Abstract:
Objective To assess the feasibility, usability and
acceptability of two non-invasive, multiparameter,
continuous physiological monitoring (MCPM) technologies
for use in neonates within a resource-constrained
healthcare setting in sub-Saharan Africa.
Design A qualitative study using in-depth interviews
and direct observations to describe healthcare
professional and caregiver perspectives and experiences
with investigational MCPM technologies from
EarlySense and Sibel compared with selected reference
technologies.
Setting Pumwani Maternity Hospital is a public, high volume, tertiary hospital in Nairobi, Kenya.

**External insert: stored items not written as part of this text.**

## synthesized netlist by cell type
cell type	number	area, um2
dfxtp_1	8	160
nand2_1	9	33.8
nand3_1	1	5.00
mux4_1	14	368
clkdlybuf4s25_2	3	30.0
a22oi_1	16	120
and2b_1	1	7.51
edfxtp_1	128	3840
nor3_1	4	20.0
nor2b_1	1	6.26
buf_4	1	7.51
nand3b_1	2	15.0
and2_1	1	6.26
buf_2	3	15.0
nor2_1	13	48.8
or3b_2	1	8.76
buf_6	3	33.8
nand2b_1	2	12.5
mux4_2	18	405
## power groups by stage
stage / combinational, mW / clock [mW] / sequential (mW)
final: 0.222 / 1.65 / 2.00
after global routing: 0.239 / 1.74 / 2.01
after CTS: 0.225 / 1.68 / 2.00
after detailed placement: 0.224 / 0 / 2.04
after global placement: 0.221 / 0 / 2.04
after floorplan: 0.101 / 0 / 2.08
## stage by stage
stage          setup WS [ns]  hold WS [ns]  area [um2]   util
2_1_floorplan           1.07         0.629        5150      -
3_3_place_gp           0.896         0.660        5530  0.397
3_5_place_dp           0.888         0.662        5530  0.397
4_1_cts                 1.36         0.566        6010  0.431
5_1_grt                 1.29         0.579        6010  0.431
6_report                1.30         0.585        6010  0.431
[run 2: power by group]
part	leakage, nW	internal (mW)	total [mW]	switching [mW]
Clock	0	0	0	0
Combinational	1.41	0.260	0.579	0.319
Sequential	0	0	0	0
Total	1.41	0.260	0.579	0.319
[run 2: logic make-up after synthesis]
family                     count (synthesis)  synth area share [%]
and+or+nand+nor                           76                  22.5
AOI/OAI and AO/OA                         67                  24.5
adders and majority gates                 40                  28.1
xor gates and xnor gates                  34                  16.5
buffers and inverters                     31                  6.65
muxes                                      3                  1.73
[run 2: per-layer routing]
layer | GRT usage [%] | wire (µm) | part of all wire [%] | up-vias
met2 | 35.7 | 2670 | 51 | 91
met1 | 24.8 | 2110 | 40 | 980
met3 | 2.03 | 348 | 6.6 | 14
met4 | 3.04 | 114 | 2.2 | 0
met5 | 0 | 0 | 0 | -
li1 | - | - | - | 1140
### src/sv/lbt_pkg.sv
`timescale 1ns / 1ps
`default_nettype none

package lbt_pkg;

  // Window depth and price width
  localparam int WINDOW_MAX = 16;
  localparam int PRICE_BITS = 32;

  // Count wide enough to hold WINDOW_MAX itself
  localparam int CNT_W = $clog2(WINDOW_MAX + 1);

  // Break register
  localparam int BREAK_W = 5;
  localparam logic [BREAK_W-1:0] BREAK_BARS_RESET = BREAK_W'(3);

  typedef logic [PRICE_BITS-1:0] price_t;
  typedef logic [CNT_W-1:0]      count_t;

  // Verdict of one window cell on the incoming close
  typedef struct packed {
    logic beyond_up;   // close above both stored prices, or cell not in use
    logic beyond_dn;   // close below both stored prices, or cell not in use
  } cell_verdict_t;

endpackage : lbt_pkg

`default_nettype wire

### src/sv/lbt_intf.sv
`timescale 1ns / 1ps
`default_nettype none

// Input bar channel
interface lbt_in_if;
  logic           valid;
  logic           ready;
  lbt_pkg::price_t bar_open;
  logic [lbt_pkg::PRICE_BITS-1:0] bar_close;

  modport source (output valid, output bar_open, output bar_close, input ready);
  modport sink   (input valid, input bar_open, input bar_close, output ready);
endinterface : lbt_in_if

// Result channel
interface lbt_out_if;
  logic            valid;
  logic            ready;
  logic            trend_up;
  lbt_pkg::price_t brick_high;
  lbt_pkg::price_t brick_low;
  logic            new_brick;
  logic            reversed;

  modport source (output valid, output trend_up, output brick_high, output brick_low,
                  output new_brick, output reversed, input ready);
  modport sink   (input valid, input trend_up, input brick_high, input brick_low,
                  input new_brick, input reversed, output ready);
endinterface : lbt_out_if

// Configuration write channel
interface lbt_cfg_if;
  logic                         valid;
  logic                         ready;
  logic [lbt_pkg::BREAK_W-1:0]  data;

  modport source (output valid, output data, input ready);
  modport sink   (input valid, input data, output ready);
endinterface : lbt_cfg_if

`default_nettype wire

### src/sv/lbt_cell.sv
`timescale 1ns / 1ps
`default_nettype none

module lbt_cell (
  input  wire logic                   clk,
  input  wire logic                   shift_en,
  input  wire lbt_pkg::price_t        prev_open,
  input  wire lbt_pkg::price_t        prev_close,
  input  wire lbt_pkg::price_t        probe_close,
  input  wire logic                   in_use,
  output lbt_pkg::price_t             held_open,
  output lbt_pkg::price_t             held_close,
  output lbt_pkg::cell_verdict_t      verdict
);

  lbt_pkg::price_t open_r;
  lbt_pkg::price_t close_r;

  // Take the neighbour's bar on every accepted beat
  always_ff @(posedge clk) begin
    if (shift_en) begin
      open_r  <= prev_open;
      close_r <= prev_close;
    end
  end

  // Compare the incoming close against this cell's bar
  always_comb begin
    verdict.beyond_up = !in_use || ((probe_close > open_r) && (probe_close > close_r));
    verdict.beyond_dn = !in_use || ((probe_close < open_r) && (probe_close < close_r));
  end

  assign held_open  = open_r;
  assign held_close = close_r;

endmodule : lbt_cell

`default_nettype wire

### src/sv/line_break_trend_tracker.sv
`timescale 1ns / 1ps
`default_nettype none

// Line-break trend tracker. One closed bar (open, close) is taken per beat and
// one result beat follows for every bar, in the cycle after acceptance, from an
// output register; a new bar is taken in every cycle while the result side
// keeps up, so the sustained rate is one bar per cycle. The recent bars sit in
// a chain of WINDOW_MAX cells that shift by one place per accepted bar, and
// every cell compares the incoming close against its own bar in that same
// cycle, so the reversal check is combinational and adds no register. The window needs no
// clearing pass: a count of stored bars keeps unwritten cells out of the check.
// break_bars of zero acts as one and values above the window depth act as
// the window depth; write it only while no result is outstanding.
module line_break_trend_tracker (
  input  wire logic   clk,
  input  wire logic   rst_n,
  lbt_in_if.sink      in_bar,
  lbt_out_if.source   out_brick,
  lbt_cfg_if.sink     cfg_wr
);

  localparam int W = lbt_pkg::WINDOW_MAX;

  logic [lbt_pkg::BREAK_W-1:0] break_bars_r;
  lbt_pkg::count_t             bars_seen_r;
  lbt_pkg::count_t             bars_seen_nxt;
  logic                        trend_r;
  logic                        trend_nxt;
  lbt_pkg::price_t             upper_r;
  lbt_pkg::price_t             upper_nxt;
  lbt_pkg::price_t             lower_r;
  lbt_pkg::price_t             lower_nxt;
  logic                        made;
  logic                        rev;
  logic                        out_valid_r;
  logic                        take;

  lbt_pkg::count_t             n_eff;
  logic                        enough;
  logic                        all_up;
  logic                        all_dn;

  lbt_pkg::price_t             chain_open  [W+1];
  lbt_pkg::price_t             chain_close [W+1];
  lbt_pkg::cell_verdict_t      verdicts    [W];

  assign in_bar.ready = !out_valid_r || out_brick.ready;
  assign take         = in_bar.valid && in_bar.ready;
  assign cfg_wr.ready = 1'b1;

  // Hold the break register
  always_ff @(posedge clk) begin
    if (!rst_n) begin
      break_bars_r <= lbt_pkg::BREAK_BARS_RESET;
    end else if (cfg_wr.valid) begin
      break_bars_r <= cfg_wr.data;
    end
  end

  // Clamp the break count into one to the window depth
  always_comb begin
    if (break_bars_r == '0) begin
      n_eff = lbt_pkg::CNT_W'(1);
    end else if (lbt_pkg::CNT_W'(break_bars_r) > lbt_pkg::CNT_W'(W)) begin
      n_eff = lbt_pkg::CNT_W'(W);
    end else begin
      n_eff = lbt_pkg::CNT_W'(break_bars_r);
    end
  end

  // Chain of window cells, newest bar at the head
  assign chain_open[0]  = in_bar.bar_open;
  assign chain_close[0] = in_bar.bar_close;

  for (genvar k = 0; k < W; k++) begin : g_cell
    lbt_cell u_cell (
      .clk         (clk),
      .shift_en    (take),
      .prev_open   (chain_open[k]),
      .prev_close  (chain_close[k]),
      .probe_close (in_bar.bar_close),
      .in_use      (lbt_pkg::CNT_W'(k + 1) <= n_eff),
      .held_open   (chain_open[k+1]),
      .held_close  (chain_close[k+1]),
      .verdict     (verdicts[k])
    );
  end

  // Combine the cell verdicts
  always_comb begin
    all_up = 1'b1;
    all_dn = 1'b1;
    for (int k = 0; k < W; k++) begin
      all_up = all_up & verdicts[k].beyond_up;
      all_dn = all_dn & verdicts[k].beyond_dn;
    end
  end

  assign enough = (bars_seen_r >= n_eff);

  // Decide extension or reversal for the incoming bar
  always_comb begin
    trend_nxt = trend_r;
    upper_nxt = upper_r;
    lower_nxt = lower_r;
    made      = 1'b0;
    rev       = 1'b0;
    if (trend_r) begin
      if (in_bar.bar_close > upper_r) begin
        lower_nxt = upper_r;
        upper_nxt = in_bar.bar_close;
        made      = 1'b1;
      end else if ((in_bar.bar_close < lower_r) && enough && all_dn) begin
        trend_nxt = 1'b0;
        upper_nxt = lower_r;
        lower_nxt = in_bar.bar_close;
        made      = 1'b1;
        rev       = 1'b1;
      end
    end else begin
      if (in_bar.bar_close < lower_r) begin
        upper_nxt = lower_r;
        lower_nxt = in_bar.bar_close;
        made      = 1'b1;
      end else if ((in_bar.bar_close > upper_r) && enough && all_up) begin
        trend_nxt = 1'b1;
        lower_nxt = upper_r;
        upper_nxt = in_bar.bar_close;
        made      = 1'b1;
        rev       = 1'b1;
      end
    end
    bars_seen_nxt = (bars_seen_r < lbt_pkg::CNT_W'(W)) ? bars_seen_r + 1'b1 : bars_seen_r;
  end

  // Advance the brick state on each accepted beat
  always_ff @(posedge clk) begin
    if (!rst_n) begin
      trend_r     <= 1'b0;
      upper_r     <= '0;
      lower_r     <= '0;
      bars_seen_r <= '0;
    end else if (take) begin
      trend_r     <= trend_nxt;
      upper_r     <= upper_nxt;
      lower_r     <= lower_nxt;
      bars_seen_r <= bars_seen_nxt;
    end
  end

  // Hold the result beat until taken
  always_ff @(posedge clk) begin
    if (!rst_n) begin
      out_valid_r <= 1'b0;
    end else if (take) begin
      out_valid_r <= 1'b1;
    end else if (out_brick.ready) begin
      out_valid_r <= 1'b0;
    end
  end

  always_ff @(posedge clk) begin
    if (take) begin
      out_brick.trend_up   <= trend_nxt;
      out_brick.brick_high <= upper_nxt;
      out_brick.brick_low  <= lower_nxt;
      out_brick.new_brick  <= made;
      out_brick.reversed   <= rev;
    end
  end

  assign out_brick.valid = out_valid_r;

endmodule : line_break_trend_tracker

`default_nettype wire
### src/flat_wrapper.sv
// flat-port wrapper written by rule: the top's interface ports become plain ports
module line_break_trend_tracker_flat 
  (clk, rst_n, in_bar_valid, in_bar_bar_open, in_bar_bar_close, in_bar_ready, out_brick_valid, out_brick_trend_up, out_brick_brick_high, out_brick_brick_low, out_brick_new_brick, out_brick_reversed, out_brick_ready, cfg_wr_valid, cfg_wr_data, cfg_wr_ready);
  lbt_in_if in_bar_i ();
  lbt_out_if out_brick_i ();
  lbt_cfg_if cfg_wr_i ();
  input  wire logic clk;
  input  wire logic rst_n;
  input wire logic [$bits(in_bar_i.valid)-1:0] in_bar_valid;
  input wire logic [$bits(in_bar_i.bar_open)-1:0] in_bar_bar_open;
  input wire logic [$bits(in_bar_i.bar_close)-1:0] in_bar_bar_close;
  output wire logic [$bits(in_bar_i.ready)-1:0] in_bar_ready;
  output wire logic [$bits(out_brick_i.valid)-1:0] out_brick_valid;
  output wire logic [$bits(out_brick_i.trend_up)-1:0] out_brick_trend_up;
  output wire logic [$bits(out_brick_i.brick_high)-1:0] out_brick_brick_high;
  output wire logic [$bits(out_brick_i.brick_low)-1:0] out_brick_brick_low;
  output wire logic [$bits(out_brick_i.new_brick)-1:0] out_brick_new_brick;
  output wire logic [$bits(out_brick_i.reversed)-1:0] out_brick_reversed;
  input wire logic [$bits(out_brick_i.ready)-1:0] out_brick_ready;
  input wire logic [$bits(cfg_wr_i.valid)-1:0] cfg_wr_valid;
  input wire logic [$bits(cfg_wr_i.data)-1:0] cfg_wr_data;
  output wire logic [$bits(cfg_wr_i.ready)-1:0] cfg_wr_ready;
  assign in_bar_i.valid = in_bar_valid;
  assign in_bar_i.bar_open = in_bar_bar_open;
  assign in_bar_i.bar_close = in_bar_bar_close;
  assign in_bar_ready = in_bar_i.ready;
  assign out_brick_valid = out_brick_i.valid;
  assign out_brick_trend_up = out_brick_i.trend_up;
  assign out_brick_brick_high = out_brick_i.brick_high;
  assign out_brick_brick_low = out_brick_i.brick_low;
  assign out_brick_new_brick = out_brick_i.new_brick;
  assign out_brick_reversed = out_brick_i.reversed;
  assign out_brick_i.ready = out_brick_ready;
  assign cfg_wr_i.valid = cfg_wr_valid;
  assign cfg_wr_i.data = cfg_wr_data;
  assign cfg_wr_ready = cfg_wr_i.ready;
  line_break_trend_tracker u_core (.clk(clk), .rst_n(rst_n), .in_bar(in_bar_i), .out_brick(out_brick_i), .cfg_wr(cfg_wr_i));
endmodule
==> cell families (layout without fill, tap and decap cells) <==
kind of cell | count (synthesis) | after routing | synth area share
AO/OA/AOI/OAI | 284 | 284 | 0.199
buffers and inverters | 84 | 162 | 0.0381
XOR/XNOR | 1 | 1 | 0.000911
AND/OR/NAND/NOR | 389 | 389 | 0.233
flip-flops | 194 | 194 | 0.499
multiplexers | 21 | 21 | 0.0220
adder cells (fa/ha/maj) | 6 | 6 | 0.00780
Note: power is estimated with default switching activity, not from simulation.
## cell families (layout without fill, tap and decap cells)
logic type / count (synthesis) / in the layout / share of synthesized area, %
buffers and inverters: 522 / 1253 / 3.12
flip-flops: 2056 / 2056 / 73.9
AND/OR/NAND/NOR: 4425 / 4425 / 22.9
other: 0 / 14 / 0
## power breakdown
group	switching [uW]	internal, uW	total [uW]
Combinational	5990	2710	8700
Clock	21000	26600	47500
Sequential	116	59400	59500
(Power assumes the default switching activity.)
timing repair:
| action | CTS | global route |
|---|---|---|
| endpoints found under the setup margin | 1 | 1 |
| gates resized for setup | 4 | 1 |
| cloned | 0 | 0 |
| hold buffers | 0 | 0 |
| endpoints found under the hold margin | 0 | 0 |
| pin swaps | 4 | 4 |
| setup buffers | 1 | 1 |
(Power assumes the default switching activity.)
<file path="config.mk">
export PLATFORM = sky130hd
export DESIGN_NAME = pvgt_isqrt
export DESIGN_NICKNAME = d
export VERILOG_FILES = /design/src/sv/pvgt_isqrt.sv
export SDC_FILE = /design/constraint.sdc
export NUM_CORES = 1
export LEC_CHECK = 0
export ABC_AREA = 1
export BUFFER_PORTS_ARGS = -buffer_cell sky130_fd_sc_hd__buf_2
export CAP_MARGIN = 30
export CELL_PAD_IN_SITES_DETAIL_PLACEMENT = 0
export CELL_PAD_IN_SITES_GLOBAL_PLACEMENT = 1
export CORE_ASPECT_RATIO = 1.75
export CORE_MARGIN = 5
export CORE_UTILIZATION = 39
export CTS_BUF_LIST = sky130_fd_sc_hd__clkbuf_2
export DETAILED_ROUTE_END_ITERATION = 12
export PLACE_DENSITY_LB_ADDON = 0.1
export SYNTH_ARGS = -nofsm -noshare
export SYNTH_HDL_FRONTEND = slang
export SYNTH_SLANG_ARGS = --single-unit
</file>
<file path="constraint.sdc">
create_clock -name aclk -period 3.4 [get_ports aclk]
set_input_delay 0.68 -clock aclk [delete_from_list [all_inputs] [get_ports aclk]]
set_output_delay 0.68 -clock aclk [all_outputs]
set_load 0.05 [all_outputs]
</file>
===== config.mk =====
export PLATFORM = sky130hd
export DESIGN_NAME = parallax_starfield_generator
export DESIGN_NICKNAME = d
export VERILOG_FILES = /design/src/design/psg_pkg.sv /design/src/design/parallax_starfield_generator.sv /design/src/design/psg_star_mem.sv /design/src/design/psg_lcg.sv /design/src/design/psg_seq.sv
export SDC_FILE = /design/constraint.sdc
export NUM_CORES = 2
export LEC_CHECK = 0
export BUFFER_PORTS_ARGS = -buffer_cell sky130_fd_sc_hd__buf_2
export CAP_MARGIN = 20
export CORE_AREA = 2 2 394 396
export CTS_BUF_LIST = sky130_fd_sc_hd__clkbuf_16
export DETAILED_ROUTE_END_ITERATION = 8
export DIE_AREA = 0 0 396 398
export GPL_TIMING_DRIVEN = 0
export PLACE_DENSITY = 0.79
export SYNTH_ARGS = -nofsm -noshare
export SYNTH_HDL_FRONTEND = slang
export SYNTH_SLANG_ARGS = --single-unit

===== constraint.sdc =====
create_clock -name clk -period 8.45 [get_ports clk]
set_input_delay 0 -clock clk [delete_from_list [all_inputs] [get_ports clk]]
set_output_delay 0 -clock clk [all_outputs]
set_load 0.005 [all_outputs]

Participants In-depth interviews were conducted with
five healthcare administrators, 12 healthcare providers
and 10 caregivers. Direct observations were made
of healthcare providers using the technologies on 12
neonates overall.
Results Design factors like non-invasiveness, portability,
ease-of-use and ability to measure multiple vital signs
concurrently emerged as key themes supporting
the usability and acceptability of the investigational
technologies. However, respondents also reported
feasibility challenges to implementation, including
overcrowding in the neonatal unit, lack of reliable access
to electricity and computers, and concerns about cost and
maintenance needs. To improve acceptability, respondents
highlighted the need for adequate staffing to appropriately
engage caregivers and dispel misconceptions about the
technologies.
Conclusion Study participants were positive about
the usefulness of the investigational technologies to
strengthen clinical care quality and identification of at risk neonates for better access to timely interventions.
These technologies have the potential to improve equity
of access to appropriate healthcare services and neonatal
outcomes in sub-Saharan African healthcare facilities.